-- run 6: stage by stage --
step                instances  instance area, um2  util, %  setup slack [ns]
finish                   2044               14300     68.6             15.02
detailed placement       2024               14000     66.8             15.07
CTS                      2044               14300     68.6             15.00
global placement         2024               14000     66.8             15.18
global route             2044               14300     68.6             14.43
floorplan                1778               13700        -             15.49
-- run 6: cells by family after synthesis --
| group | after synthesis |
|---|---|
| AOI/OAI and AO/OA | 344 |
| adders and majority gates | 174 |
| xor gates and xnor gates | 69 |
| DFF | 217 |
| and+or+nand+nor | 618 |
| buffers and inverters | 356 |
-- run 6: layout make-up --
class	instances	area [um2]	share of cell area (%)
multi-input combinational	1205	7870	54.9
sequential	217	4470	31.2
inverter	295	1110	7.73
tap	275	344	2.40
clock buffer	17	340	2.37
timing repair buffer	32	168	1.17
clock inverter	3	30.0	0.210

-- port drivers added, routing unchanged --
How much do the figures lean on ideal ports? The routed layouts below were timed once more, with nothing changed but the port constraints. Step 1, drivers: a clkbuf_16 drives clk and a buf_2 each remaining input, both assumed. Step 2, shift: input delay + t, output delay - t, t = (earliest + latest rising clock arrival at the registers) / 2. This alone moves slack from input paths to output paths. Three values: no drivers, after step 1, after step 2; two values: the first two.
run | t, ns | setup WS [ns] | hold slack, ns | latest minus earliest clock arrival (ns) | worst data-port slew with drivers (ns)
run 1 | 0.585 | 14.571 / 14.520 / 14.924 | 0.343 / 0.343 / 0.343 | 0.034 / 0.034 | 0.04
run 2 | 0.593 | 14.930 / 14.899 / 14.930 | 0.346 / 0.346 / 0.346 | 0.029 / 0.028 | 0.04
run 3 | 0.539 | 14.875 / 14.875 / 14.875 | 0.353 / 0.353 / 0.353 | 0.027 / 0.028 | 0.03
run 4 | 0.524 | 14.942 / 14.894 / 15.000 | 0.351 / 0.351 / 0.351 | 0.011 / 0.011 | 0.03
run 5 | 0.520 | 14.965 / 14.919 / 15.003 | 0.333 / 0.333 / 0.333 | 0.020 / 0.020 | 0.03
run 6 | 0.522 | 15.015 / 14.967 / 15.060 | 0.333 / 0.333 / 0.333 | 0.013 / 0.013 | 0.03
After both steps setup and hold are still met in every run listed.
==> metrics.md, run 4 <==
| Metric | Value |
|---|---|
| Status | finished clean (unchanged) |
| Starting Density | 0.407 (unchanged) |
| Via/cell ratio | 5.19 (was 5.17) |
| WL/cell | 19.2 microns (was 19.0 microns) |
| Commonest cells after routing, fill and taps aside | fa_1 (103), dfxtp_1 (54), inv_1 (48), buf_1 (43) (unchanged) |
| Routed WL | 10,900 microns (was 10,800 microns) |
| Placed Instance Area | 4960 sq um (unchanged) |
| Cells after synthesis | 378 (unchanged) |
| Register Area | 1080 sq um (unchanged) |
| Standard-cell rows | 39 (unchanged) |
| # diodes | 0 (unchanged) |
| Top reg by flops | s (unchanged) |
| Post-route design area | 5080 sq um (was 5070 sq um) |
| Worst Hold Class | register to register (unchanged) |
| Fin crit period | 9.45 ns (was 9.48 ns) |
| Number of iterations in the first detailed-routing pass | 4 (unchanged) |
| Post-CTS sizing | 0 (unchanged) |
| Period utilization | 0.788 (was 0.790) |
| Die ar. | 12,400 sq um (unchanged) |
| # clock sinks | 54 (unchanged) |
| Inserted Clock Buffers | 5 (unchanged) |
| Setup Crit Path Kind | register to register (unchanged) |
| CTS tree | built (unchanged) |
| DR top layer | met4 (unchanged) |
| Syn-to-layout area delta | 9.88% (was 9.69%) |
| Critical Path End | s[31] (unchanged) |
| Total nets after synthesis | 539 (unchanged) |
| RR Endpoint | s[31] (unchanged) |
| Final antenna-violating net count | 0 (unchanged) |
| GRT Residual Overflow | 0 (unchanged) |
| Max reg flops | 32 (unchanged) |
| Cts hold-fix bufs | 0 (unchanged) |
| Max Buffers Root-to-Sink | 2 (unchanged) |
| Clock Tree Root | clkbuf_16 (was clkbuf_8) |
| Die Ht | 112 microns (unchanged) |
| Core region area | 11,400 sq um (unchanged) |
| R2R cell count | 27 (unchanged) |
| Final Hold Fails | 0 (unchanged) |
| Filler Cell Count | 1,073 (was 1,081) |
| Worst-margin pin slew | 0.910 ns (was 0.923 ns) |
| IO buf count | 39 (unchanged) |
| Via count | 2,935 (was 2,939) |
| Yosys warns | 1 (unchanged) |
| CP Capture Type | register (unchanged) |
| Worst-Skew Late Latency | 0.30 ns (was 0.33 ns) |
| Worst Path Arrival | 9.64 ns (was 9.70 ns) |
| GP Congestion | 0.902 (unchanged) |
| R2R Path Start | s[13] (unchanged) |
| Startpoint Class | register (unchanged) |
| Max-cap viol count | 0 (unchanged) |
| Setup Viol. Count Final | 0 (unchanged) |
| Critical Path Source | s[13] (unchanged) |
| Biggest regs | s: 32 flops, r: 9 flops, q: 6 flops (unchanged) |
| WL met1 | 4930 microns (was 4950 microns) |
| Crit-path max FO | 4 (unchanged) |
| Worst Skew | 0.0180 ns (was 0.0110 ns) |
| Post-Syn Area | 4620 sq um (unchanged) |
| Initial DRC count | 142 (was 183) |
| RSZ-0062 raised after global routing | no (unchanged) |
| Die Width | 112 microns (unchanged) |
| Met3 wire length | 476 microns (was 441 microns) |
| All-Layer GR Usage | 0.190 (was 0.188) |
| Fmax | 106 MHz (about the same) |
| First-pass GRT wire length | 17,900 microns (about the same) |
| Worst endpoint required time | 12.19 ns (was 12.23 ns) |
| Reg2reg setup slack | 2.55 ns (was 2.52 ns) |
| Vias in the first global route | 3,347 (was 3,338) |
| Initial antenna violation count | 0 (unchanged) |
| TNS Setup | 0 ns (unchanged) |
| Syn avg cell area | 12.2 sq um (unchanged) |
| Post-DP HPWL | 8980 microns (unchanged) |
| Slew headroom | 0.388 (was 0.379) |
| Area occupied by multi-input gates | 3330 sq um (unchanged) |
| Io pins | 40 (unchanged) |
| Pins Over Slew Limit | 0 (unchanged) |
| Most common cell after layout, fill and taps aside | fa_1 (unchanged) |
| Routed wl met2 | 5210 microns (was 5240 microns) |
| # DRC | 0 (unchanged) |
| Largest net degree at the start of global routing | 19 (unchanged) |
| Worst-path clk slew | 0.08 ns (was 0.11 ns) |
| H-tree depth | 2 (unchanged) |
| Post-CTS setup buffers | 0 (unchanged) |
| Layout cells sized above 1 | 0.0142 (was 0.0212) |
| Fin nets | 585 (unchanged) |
This is an optimization exercise on Yosys and OpenROAD, whose aim is small area, not a production implementation. Function not checked in this run: the RTL went through the layout flow alone.

--- design/flow/flow/run.sh ---
#!/bin/bash
# Standard ORFS layout with two changes: small port buffers, and a clock tree of small
# buffers without dummy loads.
set -euo pipefail
bash standard.sh \
  "BUFFER_PORTS_ARGS=-buffer_cell sky130_fd_sc_hd__buf_1" \
  "CTS_ARGS=-sink_clustering_enable -repair_clock_nets -buf_list sky130_fd_sc_hd__clkbuf_8 -dont_use_dummy_load" \
  finish > make_finish.log 2>&1
--- design/flow/standard.sh ---
#!/bin/bash
# synth_recipe.tcl (not shown) runs the flow's synth.tcl, then flattens the netlist and writes it again
# the make line also repeats each setting of config.mk as NAME=value (left out here)
make -C /OpenROAD-flow-scripts/flow DESIGN_CONFIG=/design/flow/config.mk WORK_HOME=/design/flow/orfs CLKGATE_MAP_FILE= SYNTH_SCRIPT=/design/flow/synth_recipe.tcl "${@:-finish}"
--- design/flow/config.mk ---
export PLATFORM = sky130hd
export DESIGN_NAME = rgb2ycrcb
export DESIGN_NICKNAME = rgb2ycrcb
export VERILOG_FILES = /design/flow/design.v
export SDC_FILE = /design/flow/constraint.sdc
export NUM_CORES = 4
export LEC_CHECK = 0
export CAP_MARGIN = 20
export CORE_MARGIN = 2
export CORE_UTILIZATION = 70
export SLEW_MARGIN = 20
export SYNTH_HIERARCHICAL = 1
export SYNTH_MINIMUM_KEEP_SIZE = 0
--- design/flow/constraint.sdc ---
create_clock -name core_clock -period 6.0 [get_ports {clk}]
set_input_delay 1.2000 -clock core_clock [delete_from_list [all_inputs] [get_ports {clk}]]
set_output_delay 1.2000 -clock core_clock [all_outputs]
set_load 0.01 [all_outputs]
This design comes from an exercise in tuning for small area and a short achievable clock period on the open sky130 flow, not from production work. Function was checked by simulation only, so behaviour that the tests miss may differ from the original. Power figures rest on the tool's default switching activity, not on a simulated workload.

==> flow/design.v (outline; a module is shown in full before it is edited, if it fits) <==
// module Top_Module: 1322 lines
// module fa: 4 lines
// module ha: 4 lines
// module pgc: 4 lines
// module gc: 3 lines
module Top_Module(
    input clk,
    input wire [31:0] Num1,
    input wire [31:0] Num2,
    output reg [31:0] out
);
  // ...
==> flow/flow/run.sh <==
#!/bin/bash
# Standard layout (the standard.sh) with two changes to how it is made:
# port buffers use buf_2 instead of the default delay-cell choice, and timing
# repair aims for a setup slack of 7.85 ns instead of 0. The clock period and
# all constraints are unchanged. Full tool output goes to standard.log.
bash standard.sh SETUP_SLACK_MARGIN=7.85 "BUFFER_PORTS_ARGS=-buffer_cell sky130_fd_sc_hd__buf_2" finish > standard.log 2>&1
==> flow/standard.sh <==
#!/bin/bash
# synth_recipe.tcl (not shown) runs the flow's synth.tcl, then flattens the netlist and writes it again
# the make line also repeats each setting of config.mk as NAME=value (left out here)
make -C /OpenROAD-flow-scripts/flow DESIGN_CONFIG=/design/flow/config.mk WORK_HOME=/design/flow/orfs CLKGATE_MAP_FILE= SYNTH_SCRIPT=/design/flow/synth_recipe.tcl "${@:-finish}"
==> flow/config.mk <==
export PLATFORM = sky130hd
export DESIGN_NAME = Top_Module
export DESIGN_NICKNAME = Top_Module
export VERILOG_FILES = /design/flow/design.v
export SDC_FILE = /design/flow/constraint.sdc
export NUM_CORES = 4
export LEC_CHECK = 0
export CAP_MARGIN = 5
export CORE_MARGIN = 2
export CORE_UTILIZATION = 55
export CTS_CLUSTER_DIAMETER = 120
export CTS_CLUSTER_SIZE = 30
export SLEW_MARGIN = 5
export SYNTH_HIERARCHICAL = 1
export SYNTH_MINIMUM_KEEP_SIZE = 0
==> flow/constraint.sdc <==
create_clock -name core_clock -period 11.0 [get_ports {clk}]
set_input_delay 2.2000 -clock core_clock [delete_from_list [all_inputs] [get_ports {clk}]]
set_output_delay 2.2000 -clock core_clock [all_outputs]
set_load 0.01 [all_outputs]
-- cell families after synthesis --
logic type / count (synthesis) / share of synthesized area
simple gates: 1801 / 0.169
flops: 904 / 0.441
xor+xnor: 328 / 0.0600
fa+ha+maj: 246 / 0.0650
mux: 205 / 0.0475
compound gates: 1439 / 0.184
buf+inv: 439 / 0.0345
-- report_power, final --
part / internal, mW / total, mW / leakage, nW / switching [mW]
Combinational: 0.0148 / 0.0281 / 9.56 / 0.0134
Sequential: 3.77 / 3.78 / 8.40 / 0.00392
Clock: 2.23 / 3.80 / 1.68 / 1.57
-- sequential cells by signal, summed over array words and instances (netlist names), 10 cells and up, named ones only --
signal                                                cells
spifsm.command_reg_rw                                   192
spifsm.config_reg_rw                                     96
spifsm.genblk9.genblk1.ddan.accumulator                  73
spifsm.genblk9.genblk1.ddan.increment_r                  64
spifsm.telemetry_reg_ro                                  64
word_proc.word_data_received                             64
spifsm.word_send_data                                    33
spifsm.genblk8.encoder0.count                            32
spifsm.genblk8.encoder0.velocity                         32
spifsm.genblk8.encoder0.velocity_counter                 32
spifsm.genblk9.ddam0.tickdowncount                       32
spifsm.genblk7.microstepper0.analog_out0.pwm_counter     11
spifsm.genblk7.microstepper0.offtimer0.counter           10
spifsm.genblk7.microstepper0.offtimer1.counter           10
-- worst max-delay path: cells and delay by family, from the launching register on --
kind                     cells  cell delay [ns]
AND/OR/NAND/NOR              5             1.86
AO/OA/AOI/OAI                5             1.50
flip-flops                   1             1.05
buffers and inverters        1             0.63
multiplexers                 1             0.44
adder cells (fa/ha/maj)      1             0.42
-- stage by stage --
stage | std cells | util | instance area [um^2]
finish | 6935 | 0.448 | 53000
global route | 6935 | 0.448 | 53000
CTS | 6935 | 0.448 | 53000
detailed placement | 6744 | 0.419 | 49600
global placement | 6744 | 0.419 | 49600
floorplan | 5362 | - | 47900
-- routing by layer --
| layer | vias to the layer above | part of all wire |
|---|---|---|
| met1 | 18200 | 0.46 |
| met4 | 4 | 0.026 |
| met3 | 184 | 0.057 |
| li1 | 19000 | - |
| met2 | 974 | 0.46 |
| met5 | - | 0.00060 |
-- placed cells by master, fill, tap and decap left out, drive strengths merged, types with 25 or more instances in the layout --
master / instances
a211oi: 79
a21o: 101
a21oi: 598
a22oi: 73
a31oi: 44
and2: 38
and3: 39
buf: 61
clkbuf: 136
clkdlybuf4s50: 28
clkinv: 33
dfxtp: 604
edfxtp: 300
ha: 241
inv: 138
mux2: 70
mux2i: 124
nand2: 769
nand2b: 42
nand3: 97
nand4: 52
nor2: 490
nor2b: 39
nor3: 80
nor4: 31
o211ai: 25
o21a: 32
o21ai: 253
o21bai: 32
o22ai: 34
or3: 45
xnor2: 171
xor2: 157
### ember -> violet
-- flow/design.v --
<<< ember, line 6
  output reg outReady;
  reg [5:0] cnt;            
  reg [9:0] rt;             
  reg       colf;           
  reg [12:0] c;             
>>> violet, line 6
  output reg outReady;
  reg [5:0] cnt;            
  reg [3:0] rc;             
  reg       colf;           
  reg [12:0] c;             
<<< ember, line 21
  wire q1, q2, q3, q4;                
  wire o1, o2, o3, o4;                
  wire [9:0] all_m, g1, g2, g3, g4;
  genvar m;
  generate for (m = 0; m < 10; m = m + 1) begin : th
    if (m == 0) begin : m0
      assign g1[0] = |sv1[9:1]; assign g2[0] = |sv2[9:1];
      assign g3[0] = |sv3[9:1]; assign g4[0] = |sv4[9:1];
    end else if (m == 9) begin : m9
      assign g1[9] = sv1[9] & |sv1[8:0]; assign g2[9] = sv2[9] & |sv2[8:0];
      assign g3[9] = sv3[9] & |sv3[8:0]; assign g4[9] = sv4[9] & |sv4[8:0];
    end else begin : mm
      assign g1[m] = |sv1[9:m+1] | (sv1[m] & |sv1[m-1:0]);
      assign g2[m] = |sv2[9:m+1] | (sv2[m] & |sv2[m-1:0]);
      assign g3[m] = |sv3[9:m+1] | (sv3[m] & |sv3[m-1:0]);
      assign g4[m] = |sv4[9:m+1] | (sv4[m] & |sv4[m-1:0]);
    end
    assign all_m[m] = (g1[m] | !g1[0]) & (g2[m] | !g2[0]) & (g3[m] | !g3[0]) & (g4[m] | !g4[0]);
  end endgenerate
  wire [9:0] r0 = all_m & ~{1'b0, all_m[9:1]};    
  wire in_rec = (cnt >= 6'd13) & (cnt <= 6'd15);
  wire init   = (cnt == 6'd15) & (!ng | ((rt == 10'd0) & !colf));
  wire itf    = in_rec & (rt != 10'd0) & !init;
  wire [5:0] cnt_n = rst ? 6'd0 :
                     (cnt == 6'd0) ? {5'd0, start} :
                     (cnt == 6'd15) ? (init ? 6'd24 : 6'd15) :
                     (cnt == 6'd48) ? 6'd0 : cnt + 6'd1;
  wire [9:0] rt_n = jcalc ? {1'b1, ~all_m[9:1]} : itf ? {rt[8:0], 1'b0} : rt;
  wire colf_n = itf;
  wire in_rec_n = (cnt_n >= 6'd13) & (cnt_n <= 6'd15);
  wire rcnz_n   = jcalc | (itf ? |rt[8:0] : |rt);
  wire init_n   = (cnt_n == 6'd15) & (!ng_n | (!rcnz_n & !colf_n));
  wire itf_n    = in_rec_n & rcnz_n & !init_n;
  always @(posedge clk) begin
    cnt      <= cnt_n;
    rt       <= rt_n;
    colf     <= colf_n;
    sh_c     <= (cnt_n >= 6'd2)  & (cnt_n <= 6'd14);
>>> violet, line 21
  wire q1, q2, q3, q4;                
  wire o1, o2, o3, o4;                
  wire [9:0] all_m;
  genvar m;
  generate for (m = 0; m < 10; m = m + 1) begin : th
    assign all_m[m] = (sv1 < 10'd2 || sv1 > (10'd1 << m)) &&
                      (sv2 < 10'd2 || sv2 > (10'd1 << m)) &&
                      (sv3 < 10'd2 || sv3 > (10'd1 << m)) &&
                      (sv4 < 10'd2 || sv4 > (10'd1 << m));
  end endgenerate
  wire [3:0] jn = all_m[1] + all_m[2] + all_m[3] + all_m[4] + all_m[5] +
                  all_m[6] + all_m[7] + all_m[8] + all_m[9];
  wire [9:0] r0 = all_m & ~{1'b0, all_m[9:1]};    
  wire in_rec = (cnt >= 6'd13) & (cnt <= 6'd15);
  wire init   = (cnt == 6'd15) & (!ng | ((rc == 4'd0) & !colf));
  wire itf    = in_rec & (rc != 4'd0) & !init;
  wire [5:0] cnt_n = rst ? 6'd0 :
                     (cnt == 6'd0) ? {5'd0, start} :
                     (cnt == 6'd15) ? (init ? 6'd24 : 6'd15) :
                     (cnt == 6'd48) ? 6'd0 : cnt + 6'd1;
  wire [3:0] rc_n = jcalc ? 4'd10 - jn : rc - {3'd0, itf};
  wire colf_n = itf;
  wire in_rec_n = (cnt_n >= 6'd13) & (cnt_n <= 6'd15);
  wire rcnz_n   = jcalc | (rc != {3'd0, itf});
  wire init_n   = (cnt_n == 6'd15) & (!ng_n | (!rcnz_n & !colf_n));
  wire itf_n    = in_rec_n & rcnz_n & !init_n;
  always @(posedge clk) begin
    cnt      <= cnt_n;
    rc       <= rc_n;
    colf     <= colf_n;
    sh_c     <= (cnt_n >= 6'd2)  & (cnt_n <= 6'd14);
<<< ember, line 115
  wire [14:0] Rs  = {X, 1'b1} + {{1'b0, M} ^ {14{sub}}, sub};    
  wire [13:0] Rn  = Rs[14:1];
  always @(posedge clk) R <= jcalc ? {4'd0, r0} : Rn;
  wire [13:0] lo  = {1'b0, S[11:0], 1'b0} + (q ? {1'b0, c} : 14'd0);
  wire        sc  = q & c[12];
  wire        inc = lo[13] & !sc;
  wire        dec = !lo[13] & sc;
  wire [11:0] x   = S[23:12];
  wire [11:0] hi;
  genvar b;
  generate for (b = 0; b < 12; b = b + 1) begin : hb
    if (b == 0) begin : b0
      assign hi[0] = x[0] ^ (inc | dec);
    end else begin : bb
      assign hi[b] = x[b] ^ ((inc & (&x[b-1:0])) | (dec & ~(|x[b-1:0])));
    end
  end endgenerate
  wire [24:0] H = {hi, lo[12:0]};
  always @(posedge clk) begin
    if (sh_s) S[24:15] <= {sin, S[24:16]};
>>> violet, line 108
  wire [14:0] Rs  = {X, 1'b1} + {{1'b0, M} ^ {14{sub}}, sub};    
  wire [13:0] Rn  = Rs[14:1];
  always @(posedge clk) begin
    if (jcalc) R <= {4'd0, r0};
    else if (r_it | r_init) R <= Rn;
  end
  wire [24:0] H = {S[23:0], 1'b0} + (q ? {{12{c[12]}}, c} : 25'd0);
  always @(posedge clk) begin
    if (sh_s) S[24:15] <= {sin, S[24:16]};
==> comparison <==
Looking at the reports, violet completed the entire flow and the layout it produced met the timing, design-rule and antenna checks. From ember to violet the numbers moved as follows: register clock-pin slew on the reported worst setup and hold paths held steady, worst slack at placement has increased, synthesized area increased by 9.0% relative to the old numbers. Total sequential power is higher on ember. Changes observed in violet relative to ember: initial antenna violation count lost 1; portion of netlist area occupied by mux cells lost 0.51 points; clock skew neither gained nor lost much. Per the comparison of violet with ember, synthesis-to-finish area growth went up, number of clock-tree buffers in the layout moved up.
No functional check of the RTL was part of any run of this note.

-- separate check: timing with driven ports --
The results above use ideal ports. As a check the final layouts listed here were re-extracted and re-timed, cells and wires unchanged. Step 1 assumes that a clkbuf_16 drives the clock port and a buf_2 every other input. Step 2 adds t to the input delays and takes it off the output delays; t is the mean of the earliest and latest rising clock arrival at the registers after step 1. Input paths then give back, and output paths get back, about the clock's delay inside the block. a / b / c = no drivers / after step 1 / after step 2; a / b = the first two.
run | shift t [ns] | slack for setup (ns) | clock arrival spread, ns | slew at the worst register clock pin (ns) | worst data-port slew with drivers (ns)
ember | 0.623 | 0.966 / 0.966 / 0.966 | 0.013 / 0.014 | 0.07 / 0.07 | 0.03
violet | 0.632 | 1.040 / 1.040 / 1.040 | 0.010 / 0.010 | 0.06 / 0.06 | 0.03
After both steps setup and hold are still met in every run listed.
This is an optimization exercise on Yosys and OpenROAD, whose aim is small area and a short achievable clock period, not a production implementation.
No functional check of the RTL was part of any run shown here.
Power and IR drop assume default switching activity.

## run.sh

```bash
#!/bin/bash
# synth_recipe.tcl (not shown) runs the flow's synth.tcl, then flattens the netlist and writes it again
# the make line also repeats each setting of config.mk as NAME=value (left out here)
make -C /OpenROAD-flow-scripts/flow DESIGN_CONFIG=/design/flow/config.mk WORK_HOME=/design/flow/orfs CLKGATE_MAP_FILE= SYNTH_SCRIPT=/design/flow/synth_recipe.tcl finish
```

## config.mk

```make
export PLATFORM = sky130hd
export DESIGN_NAME = processor
export DESIGN_NICKNAME = processor
export VERILOG_FILES = /design/flow/design.v
export SDC_FILE = /design/flow/constraint.sdc
export NUM_CORES = 4
export LEC_CHECK = 0
export ABC_CLOCK_PERIOD_IN_PS = 5000
export CAP_MARGIN = 20
export CORE_MARGIN = 2
export CORE_UTILIZATION = 35
export SETUP_SLACK_MARGIN = 5
export SLEW_MARGIN = 20
```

INSTRUCTIONS FOR THE TASK >> From the material above, gather all lines that include the string "inverters" and copy them.

EXERCISE RESULT >>
| buffers and inverters | 356 |
buffers and inverters        1             0.63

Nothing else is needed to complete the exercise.